I shifted uncomfortably in my chair. Thinking about your brother having sex is almost as bad as thinking about your parents having sex.

"That is, until the end when he asked me about the tattoo on my right shoulder blade."

"When did you get a tattoo?"

"I didn't. But there it was, plain as day." He dropped the corner of his nightshirt to reveal some sort of primitive tattoo. It was a bizarre combination of some sort of triskellion and an octopus. I couldn't look for long; it had the same warmth as the book. He covered it quickly.

"Lamont joked that if I wanted a tattoo, he knew someone who would gladly put his name on my ass. I laughed back, thinking that he was joking. He rolled over and pulled the hand mirror from my night stand, and sent me into the bathroom. The pain in my arm and shoulder. The blackness. The glowing book. It had somehow burned a tattoo into my shoulder through my arm. I wasn't sure how to react."

"What did you do?"

"I went back into the room, and tried to play it off, told him that I had meant it to be a surprise. He knew I was lying." Vic put his frail hand up to his eyes, as if trying to rub them white. "He always knows when I'm lying. I couldn't shrug it off, and told him about the book. He laughed at me for a minute as he pulled his pants on. I knew how crazy I sounded. He stopped laughing when he looked into my eyes. Believe me or not, he stopped laughing.
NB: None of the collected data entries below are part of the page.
**src/board_irq_pkg.sv**
```systemverilog
// shared constants and carrier types for the board support register bank
package board_irq_pkg;

    // ----------------------------------------
    // register offsets (byte addresses in io space)
    // ----------------------------------------
    localparam logic [6:0] OFF_FORCE    = 7'h00;
    localparam logic [6:0] OFF_VECTOR   = 7'h02;
    localparam logic [6:0] OFF_STATUS   = 7'h04;
    localparam logic [6:0] OFF_LOCATION = 7'h06;
    localparam logic [6:0] OFF_REVISION = 7'h0a;
    localparam logic [6:0] OFF_CH0_CTRL = 7'h14;
    localparam logic [6:0] OFF_CH0_STAT = 7'h16;
    localparam logic [6:0] OFF_CH1_CTRL = 7'h28;
    localparam logic [6:0] OFF_CH1_STAT = 7'h2a;

    // ----------------------------------------
    // field positions
    // ----------------------------------------
    localparam int BIT_PENDING     = 0;
    localparam int BIT_CH0_RAW     = 4;
    localparam int BIT_CH1_RAW     = 6;
    localparam int BIT_HOST_LOCK   = 8;
    localparam int BIT_PROTO_LOCK  = 9;
    localparam int BIT_TAG_LOCK    = 10;
    localparam int BIT_RESET_LOW   = 12;
    localparam int BIT_SELFTEST_LO = 13;
    localparam int BIT_LOW_POWER   = 14;
    localparam int BIT_IRQ_ENABLE  = 15;

    // ----------------------------------------
    // reset values
    // ----------------------------------------
    localparam logic [15:0] RST_WORD   = 16'h0000;
    localparam logic [7:0]  RST_VECTOR = 8'hff;

    // ----------------------------------------
    // identification space
    // ----------------------------------------
    localparam logic [7:0] ID_MAKER      = 8'h5a; // arbitrary value
    localparam logic [7:0] ID_MODEL      = 8'h3c; // arbitrary value
    localparam logic [7:0] ID_EXTRA_CNT  = 8'h0c;
    localparam logic [4:0] ID_ADDR_REV   = 5'h0d;
    localparam logic [4:0] ID_ADDR_EXTRA = 5'h15;

    // ----------------------------------------
    // carrier types
    // ----------------------------------------
    typedef struct packed {
        logic        ioSel;
        logic        idSel;
        logic        write;
        logic [6:0]  addr;
        logic [15:0] wdata;
    } host_req_s;

    typedef struct packed {
        logic resetLow;
        logic selftestOnResetLow;
        logic lowPowerPermit;
    } chan_drive_s;

endpackage : board_irq_pkg

```
**src/board_irq_status_control.sv**
```systemverilog
// board level interrupt, lock status and channel control register bank
// Functional notes
// - pending bit set by force or masked channel irq; clears when source goes
// - raw channel irqs shown at status bits 4 and 6 before masking
// - active-low protocol chip irq outputs inverted to active-high status
// - status bit 8 shows host clock manager lock
// - status bit 9 shows protocol clocks locked and generated
// - status bit 10 shows stable external time-tag clock locked
// - location register fully read/write, loaded by driver with switch and slot
// - revision register: minor in low byte, major in high byte
// - id space byte 0d returns major revision
// - channel control bit 12 drives protocol master clear directly
// - channel control bit 13 drives self-test-on-reset request
// - channel control bit 14 drives low power permit
// - channel irq reaches host line only while control bit 15 set
// - channel status bit 0 mirrors unmasked channel irq
// - combined irq drives host request line zero, auto-vectored
// - after power-on no pending request and all irqs disabled
// - enables act after holding latches so polling always works
// - identification prom of at least 32 bytes readable in id space
// - prom bytes at odd addresses: marker, maker, model, major revision, zero driver id, count
// - hardware reset clears every register except vector
`timescale 1ns/10ps
`default_nettype none
module board_irq_status_control
    import board_irq_pkg::*;
#(
    parameter logic [7:0] REV_MAJOR = 8'h04,
    parameter logic [7:0] REV_MINOR = 8'h01,
    parameter int         CHANNELS  = 2
) (
    input  wire logic                clk,
    input  wire logic                protocol_reset_input_low,
    input  wire host_req_s           hostReq,
    output logic                     hostAck,
    output logic [15:0]              hostRdata,
    input  wire logic [CHANNELS-1:0] chanIrqLow,
    input  wire logic                hostClockLocked,
    input  wire logic                protoClockLocked,
    input  wire logic                tagClockLocked,
    output logic                     hostIrqLow,
    output chan_drive_s              chanDrive0,
    output chan_drive_s              chanDrive1
);

    // ----------------------------------------
    // elaboration checks
    // ----------------------------------------
    if (CHANNELS != 2) begin : g_bad_channels
        $error("board_irq_status_control serves exactly two channels");
    end

    // ----------------------------------------
    // state
    // ----------------------------------------
    typedef struct packed {
        logic        forceIrq;
        logic [7:0]  vector;
        logic [15:0] location;
        logic [15:0] ctrl0;
        logic [15:0] ctrl1;
        logic        ack;
        logic [15:0] rdata;
        logic        irqOut;
    } bank_state_s;

    bank_state_s st;
    bank_state_s next_st;

    logic [CHANNELS-1:0] chanIrqSync;
    logic [2:0]          lockSync;
    logic [CHANNELS-1:0] chanIrq;
    logic [CHANNELS-1:0] chanEnable;
    logic                pending;
    logic [15:0]         statusWord;
    logic [7:0]          idByte;
    logic                accessStart;

    // ----------------------------------------
    // input synchronisers
    // ----------------------------------------
    sync_two_flop #(.WIDTH(CHANNELS), .RST_LEVEL({CHANNELS{1'b1}})) u_sync_irq (
        .clk     (clk),
        .protocol_reset_input_low    (protocol_reset_input_low),
        .asyncIn (chanIrqLow),
        .syncOut (chanIrqSync)
    );

    sync_two_flop #(.WIDTH(3)) u_sync_lock (
        .clk     (clk),
        .protocol_reset_input_low    (protocol_reset_input_low),
        .asyncIn ({tagClockLocked, protoClockLocked, hostClockLocked}),
        .syncOut (lockSync)
    );

    // ----------------------------------------
    // interrupt combine
    // ----------------------------------------
    assign chanIrq    = ~chanIrqSync;
    assign chanEnable = {st.ctrl1[BIT_IRQ_ENABLE], st.ctrl0[BIT_IRQ_ENABLE]};
    assign pending    = st.forceIrq | (|(chanIrq & chanEnable));

    always_comb begin
        statusWord                 = '0;
        statusWord[BIT_PENDING]    = pending;
        statusWord[BIT_CH0_RAW]    = chanIrq[0];
        statusWord[BIT_CH1_RAW]    = chanIrq[1];
        statusWord[BIT_HOST_LOCK]  = lockSync[0];
        statusWord[BIT_PROTO_LOCK] = lockSync[1];
        statusWord[BIT_TAG_LOCK]   = lockSync[2];
    end

    // ----------------------------------------
    // identification prom
    // ----------------------------------------
    always_comb begin
        unique case (hostReq.addr[4:0])
            5'h01:        idByte = 8'h49;
            5'h03:        idByte = 8'h50;
            5'h05:        idByte = 8'h41;
            5'h07:        idByte = 8'h48;
            5'h09:        idByte = ID_MAKER;
            5'h0b:        idByte = ID_MODEL;
            ID_ADDR_REV:  idByte = REV_MAJOR;
            ID_ADDR_EXTRA: idByte = ID_EXTRA_CNT;
            default:      idByte = 8'h00;
        endcase
    end

    // ----------------------------------------
    // register access
    // ----------------------------------------
    assign accessStart = (hostReq.ioSel | hostReq.idSel) & ~st.ack;

    always_comb begin
        next_st     = st;
        next_st.ack = accessStart;
        next_st.irqOut = pending;
        if (accessStart && hostReq.idSel) begin
            next_st.rdata = {8'h00, idByte};
        end else if (accessStart && hostReq.write) begin
            unique case (hostReq.addr)
                OFF_FORCE:    next_st.forceIrq = hostReq.wdata[0];
                OFF_VECTOR:   next_st.vector   = hostReq.wdata[7:0];
                OFF_LOCATION: next_st.location = hostReq.wdata;
                OFF_CH0_CTRL: next_st.ctrl0    = {hostReq.wdata[15:12], 12'h000};
                OFF_CH1_CTRL: next_st.ctrl1    = {hostReq.wdata[15:12], 12'h000};
                default:      next_st.forceIrq = st.forceIrq;
            endcase
        end else if (accessStart) begin
            unique case (hostReq.addr)
                OFF_FORCE:    next_st.rdata = {15'h0000, st.forceIrq};
                OFF_VECTOR:   next_st.rdata = {8'h00, st.vector};
                OFF_STATUS:   next_st.rdata = statusWord;
                OFF_LOCATION: next_st.rdata = st.location;
                OFF_REVISION: next_st.rdata = {REV_MAJOR, REV_MINOR};
                OFF_CH0_CTRL: next_st.rdata = st.ctrl0;
                OFF_CH0_STAT: next_st.rdata = {15'h0000, chanIrq[0]};
                OFF_CH1_CTRL: next_st.rdata = st.ctrl1;
                OFF_CH1_STAT: next_st.rdata = {15'h0000, chanIrq[1]};
                default:      next_st.rdata = 16'h0000;
            endcase
        end
    end

    always_ff @(posedge clk or negedge protocol_reset_input_low) begin
        if (!protocol_reset_input_low) begin
            st.forceIrq <= 1'b0;
            st.vector   <= RST_VECTOR;
            st.location <= RST_WORD;
            st.ctrl0    <= RST_WORD;
            st.ctrl1    <= RST_WORD;
            st.ack      <= 1'b0;
            st.rdata    <= RST_WORD;
            st.irqOut   <= 1'b0;
        end else begin
            st <= next_st;
        end
    end

    // ----------------------------------------
    // outputs
    // ----------------------------------------
    assign hostAck    = st.ack;
    assign hostRdata  = st.rdata;
    assign hostIrqLow = ~st.irqOut;

    assign chanDrive0.resetLow           = st.ctrl0[BIT_RESET_LOW];
    assign chanDrive0.selftestOnResetLow = st.ctrl0[BIT_SELFTEST_LO];
    assign chanDrive0.lowPowerPermit     = st.ctrl0[BIT_LOW_POWER];
    assign chanDrive1.resetLow           = st.ctrl1[BIT_RESET_LOW];
    assign chanDrive1.selftestOnResetLow = st.ctrl1[BIT_SELFTEST_LO];
    assign chanDrive1.lowPowerPermit     = st.ctrl1[BIT_LOW_POWER];

endmodule : board_irq_status_control
`default_nettype wire

```
**src/sync_two_flop.sv**
```systemverilog
// two-flop synchroniser for a vector of levels
`timescale 1ns/10ps
`default_nettype none
module sync_two_flop
    import board_irq_pkg::*;
#(
    parameter int               WIDTH     = 1,
    parameter logic [WIDTH-1:0] RST_LEVEL = '0
) (
    input  wire logic             clk,
    input  wire logic             protocol_reset_input_low,
    input  wire logic [WIDTH-1:0] asyncIn,
    output logic      [WIDTH-1:0] syncOut
);
    typedef struct packed {
        logic [WIDTH-1:0] stage1;
        logic [WIDTH-1:0] stage2;
    } sync_state_s;

    sync_state_s st;
    sync_state_s next_st;

    if (WIDTH < 1) begin : g_bad_width
        $error("sync_two_flop needs at least one bit");
    end

    always_comb begin
        next_st.stage1 = asyncIn;
        next_st.stage2 = st.stage1;
    end

    always_ff @(posedge clk or negedge protocol_reset_input_low) begin
        if (!protocol_reset_input_low) begin
            st <= '{stage1: RST_LEVEL, stage2: RST_LEVEL};
        end else begin
            st <= next_st;
        end
    end

    assign syncOut = st.stage2;
endmodule : sync_two_flop
`default_nettype wire

```
**config.mk**
```make
export PLATFORM = sky130hd
export DESIGN_NAME = board_irq_status_control
export DESIGN_NICKNAME = d
export VERILOG_FILES = /design/src/board_irq_pkg.sv /design/src/board_irq_status_control.sv /design/src/sync_two_flop.sv
export SDC_FILE = /design/constraint.sdc
export NUM_CORES = 1
export LEC_CHECK = 0
export BUFFER_PORTS_ARGS = -buffer_cell sky130_fd_sc_hd__buf_2
export CORE_MARGIN = 8
export CORE_UTILIZATION = 55
export DETAILED_ROUTE_END_ITERATION = 6
export PLACE_DENSITY = 0.91
export REMOVE_ABC_BUFFERS = 1
export SETUP_SLACK_MARGIN = 0.15
export SLEW_MARGIN = 20
export SYNTH_ARGS = -nofsm -noshare
export SYNTH_HDL_FRONTEND = slang
export SYNTH_SLANG_ARGS = --single-unit
```
**constraint.sdc**
```tcl
create_clock -name clk -period 1.71 [get_ports clk]
set_clock_uncertainty 0.1 [all_clocks]
set_input_delay 0.342 -clock clk [delete_from_list [all_inputs] [get_ports clk]]
set_output_delay 0.342 -clock clk [all_outputs]
set_load 0.01 [all_outputs]
```
==> flow_summary.toml, run 1 <==
[outcome]
outcome = "completed"

[sta]
setup_viol = 0
holdWs_ns = 0.0106
fin_setup_tns_ns = 0
period_share_pct = 97.5
relSlewSlack_pct = 71.0
finalHoldViolations = 0
worst_pin_slew_ns = 0.434
clock.fmax_mhz = 600
rsz0062_at_grt = "true"
fin_crit_ns = 1.67
slew_violations = 0
setup_slack_ns = 0.0426

[synthesis]
ys_seq_area_share_pct = 51.9
synth_area_um2 = 2970
syn_avg_cell_area_um2 = 12.5
synth_compound_area_share_pct = 11.6
ys_ff_latch = 61
yosys.area_share.xor_xnor_pct = 0.295
synth_top_area_share_pct = 41.3
yosysUniqueCellTypes = 47
yosys.area_share.simple_pct = 13.1
syn_inst = 238
synth_top_family_by_area = "multiplexers"
yosys_warnings = 0
synth_fa_ha_area_share_pct = 0
synth_top_cell_by_area = "dfrtp_1"
yosys-top-cells-area = "dfrtp_1 (41%), dfstp_2 (11%), mux2_2 (8.7%)"
muxShareOfSynthArea_pct = 14.8

[worst_hold_path]
worst_hold_path.endpoint = "u_sync_lock.next_st[1]"
hold_path.class = "in -> reg"
hold_start = "protoClockLocked"
min_path_cells = 1

[pwr]
clock_power_share_pct = 37.5
p_sw_share_pct = 24.4
switchingPower_mw = 0.731
pwr-share-seq_pct = 50.7
internal-power_mw = 2.26
p_comb_share_pct = 11.8
peakVddDrop_v = 0.000564
leakagePower_nw = 1.89
power_density_nw_per_um2 = 789

[floorplanning]
ioPinCount = 57
die_w_um = 89.5
core-area_um2 = 5170
start_util_pct = 57.4
die_y_um = 89.5
die_area_um2 = 8010
rows = 26

[route]
drt-wirelength-per-cell_um = 20.7
postRouteAntennaNets = 0
drc = 0
routed_via_density = 5.80
wirelength_mm = 8.11
drtIter0Drc = 119
via_count = 2273
drtPass1Iterations = 4

[flow_run]
cap_viol_max_count = 0

[critical_path]
startpoint = "hostAck"
path_class = "reg -> reg"
r2r-start = "hostAck"
required_ns = 1.83
r2r_slack_ns = 0.04
arrival_ns = 1.79
reg2reg_depth = 6
path_max_fanout = 8
cp-start-kind = "flip-flop"
cp-end-kind = "flip-flop"
rr_endpoint = "st[64]"

[finish]
fill_cells = 343
fin_nets = 350
finalNonFillerCells = 392
area_growth_pct = 27.6
drive_gt1_share_pct = 55.9
diodes = 0

[clocking]
h-tree-depth = 3
clkTransAtPathRegs_ns = 0.06
clock_path_buffers = 2
cts_tree = "yes"
clk_latency_ns = 0.33
cts.sinks = 61
cts-root-buf = "clkbuf_8"
cts_made_buffers = 9

[global_route]
antenna_found_initial = 0
overflow = 0
track_usage_pct = 21.2
grt_pass1_vias = 2514
grt_pass1_wl_mm = 12.4
grt_start_max_net_pins = 34

[placement]
gp_congestion = 0.925
dpl.cell_count = 366
place_hpwl_mm = 5.49
preCtsSetupSlack_ns = -0.281
place.port_buffers = 56
power groups by stage:
stage	clock (mW)	combinational, mW	sequential (mW)
finish	1.12	0.353	1.51
global route	1.22	0.378	1.52
CTS	1.14	0.335	1.51
detailed placement	0	0.308	1.54
global placement	0	0.296	1.54
floorplan	0	0.0929	1.54
final cells by class:
type                       instances  area [um^2]  area share [%]
timing repair buffer              99          691            18.2
multi-input combinational        141         1280            33.8
clock buffer                      15          166            4.39
clock inverter                     1         5.00           0.132
inverter                           5         18.8           0.495
tap                               70         87.6            2.31
sequential                        61         1540            40.7
worst max-delay path, cell delays in order (launching register included):
cell and delay (ns):
dfrtp_1 0.40, nor2_2 0.13, and3_4 0.22, buf_6 0.11, nand3_4 0.10, buf_12 0.19
mux2_4 0.29
cells in the final DEF (no fill, tap or decap), drive strengths merged, types with 2 or more instances in the layout:
cell type    Yosys  layout
nor3             3       3
dfrtp           49      49
o22a             3       3
o21ai            4       4
nand3b           4       4
nor4             2       2
mux2            33      33
nor2b            4       4
nand4b           2       2
dlygate4sd3      0       3
or3              4       4
a22o             5       5
a221o           13      13
and3             3       3
inv              5       5
a21oi            5       5
a22oi            6       6
dfstp           12      12
nand3            7       7
mux2i            3       3
clkbuf           4      15
buf             28      96
nand4            2       2
nand2            6       6
nor2            18      19
synthesized netlist by cell type (all sizes together):
| cell type | count |
|---|---|
| dfrtp | 49 |
| mux2 | 33 |
| buf | 28 |
| nor2 | 18 |
| a221o | 13 |
| dfstp | 12 |
| nand3 | 7 |
| a22oi | 6 |
| nand2 | 6 |
| a21oi | 5 |
| a22o | 5 |
| inv | 5 |
| clkbuf | 4 |
| nand3b | 4 |
| nor2b | 4 |
| o21ai | 4 |
| or3 | 4 |
| and3 | 3 |
| mux2i | 3 |
| nor3 | 3 |
| o22a | 3 |
| nand4 | 2 |
| nand4b | 2 |
| nor4 | 2 |
| a2111oi | 1 |
| a211oi | 1 |
| a31o | 1 |
| and2 | 1 |
| and4b | 1 |
| nor3b | 1 |
| o211ai | 1 |
| o21bai | 1 |
| o31a | 1 |
| or2 | 1 |
| or2b | 1 |
| or3b | 1 |
| xor2 | 1 |
metrics by stage:
step | util, % | power [mW] | instance area [um^2]
finish | 73.2 | 2.99 | 3790
global route | 73.2 | 3.11 | 3790
CTS | 72.0 | 2.99 | 3730
detailed placement | 66.3 | 1.85 | 3430
global placement | 66.3 | 1.83 | 3430
floorplan | - | 1.63 | 2740
per-layer routing:
layer  vias up  wire, um  global-route usage (%)
met5         -         0                       0
met4         0       321                    14.5
met2       109      4260                    36.8
met1      1122      2980                    22.0
met3        31       549                    5.51
li1       1011         -                       -
logic make-up after synthesis:
| logic type | Yosys count |
|---|---|
| AOI/OAI and AO/OA | 42 |
| xor gates and xnor gates | 1 |
| buffers and inverters | 37 |
| DFF | 61 |
| muxes | 36 |
| and+or+nand+nor | 61 |
how the worst max path moves through the flow:
stage                     to  slack [ns]  depth (start not counted)
2_1_floorplan         st[56]       -0.31                          4
6_report              st[64]        0.04                          6
3_5_place_dp   hostRdata[14]       -0.28                          7
5_1_grt               st[65]       0.007                          6
4_1_cts               st[63]        0.08                          6
3_3_place_gp   hostRdata[14]       -0.19                          7
flip-flops by register name (all words and copies together), names as in the netlist:
| signal | flops |
|---|---|
| chanEnable | 2 |
| u_sync_irq.syncOut | 2 |
| u_sync_lock.next_st | 3 |
| st | 26 |
| hostAck | 1 |
| chanDrive1 | 3 |
| chanDrive0 | 3 |
| u_sync_lock.syncOut | 3 |
| u_sync_irq.next_st | 2 |
| hostRdata | 16 |
repair_timing:
| action | 4_1_cts | 5_1_grt |
|---|---|---|
| pin swaps | 6 | 7 |
| hold endpoints to repair | 10 | 0 |
| cloned | 1 | 0 |
| gates resized for setup | 15 | 10 |
| setup buffers | 4 | 2 |
| hold buffers | 3 | 0 |
| endpoints found under the setup margin | 45 | 43 |
Power figures use the tool's default switching activity.
==> run 2: changes to the inputs <==
- CORE_ASPECT_RATIO: not set -> 1.4
- HOLD_SLACK_MARGIN: not set -> 0.03
==> run 2 against run 1 <==
Against the previous run:
- wire length shrank 6.8%
- critical path depth shrank 1
- cell area shrank 0.30%
- worst hold slack gained 0.11 ns
- non-clock buffer count is the same
- via count shrank 1.0%
- first-iteration DRC count grew 88%
- die area grew 0.41%
- count of clock-buffer cells in the layout shrank 5
- fmax grew 0.74%
- global-route usage shrank 2.7 points
- worst setup slack gained 0.012 ns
"He asked me a pretty standard set of questions: 'What was I taking? Had I been sleeping? Was I ill?' I wasn't sure how to react to them. It was nice to see he cared, but you know me, Bradley. I don't like showing weakness to anyone. I just passed the questions off, and told him that I was alarmed, but other than that, I was fine. Then he did something that, under other circumstances, would have seemed reasonable: he asked to see the book. I told him where it was, and he left the room.

"I don't know how long passed in reality, but, when he left the room, I blacked out. When I came to, I was on top of him, naked, sitting on his throat. His face was a bloody mess, and I could see his eyes beginning to swell. I had come on his face, and was engorged, my knot hanging wildly in the light. He was crying and screaming for me to stop, but I had him pinned to the floor.

"I started crying, fell off to the side, and told him to leave. I didn't apologize. He rolled over, and coughed blood up on the floor. 'What the fuck!?" He screamed at me. 'I touch your book, and you try to fuckin' kill me? What's gotten into you?'"

"'Just get the hell out of here, Lamont. Just go.'" I was crying at that point. I just got up and left the room.

"'Vic?'" I could hear the pain in his voice.

"'Just get the hell out!" I screamed at him, and acted like a lunatic.

"I don't know what this is about, but please let me help you...." His voice trailed off. I heard his footfalls as he approached behind me, and felt a hand touch my shoulder. It took everything I could muster to do what I did next. I turned and hit him, square in the jaw. "Just fucking go! I'll kill you if you don't. Get the hell out of here." The pain in his eyes was more from his heart than from his jaw, and he turned, defeated, and walked from the house. I screamed at the top of my lungs. I think the neighbors heard my howls, because they came knocking about twenty minutes later. I didn't answer the door.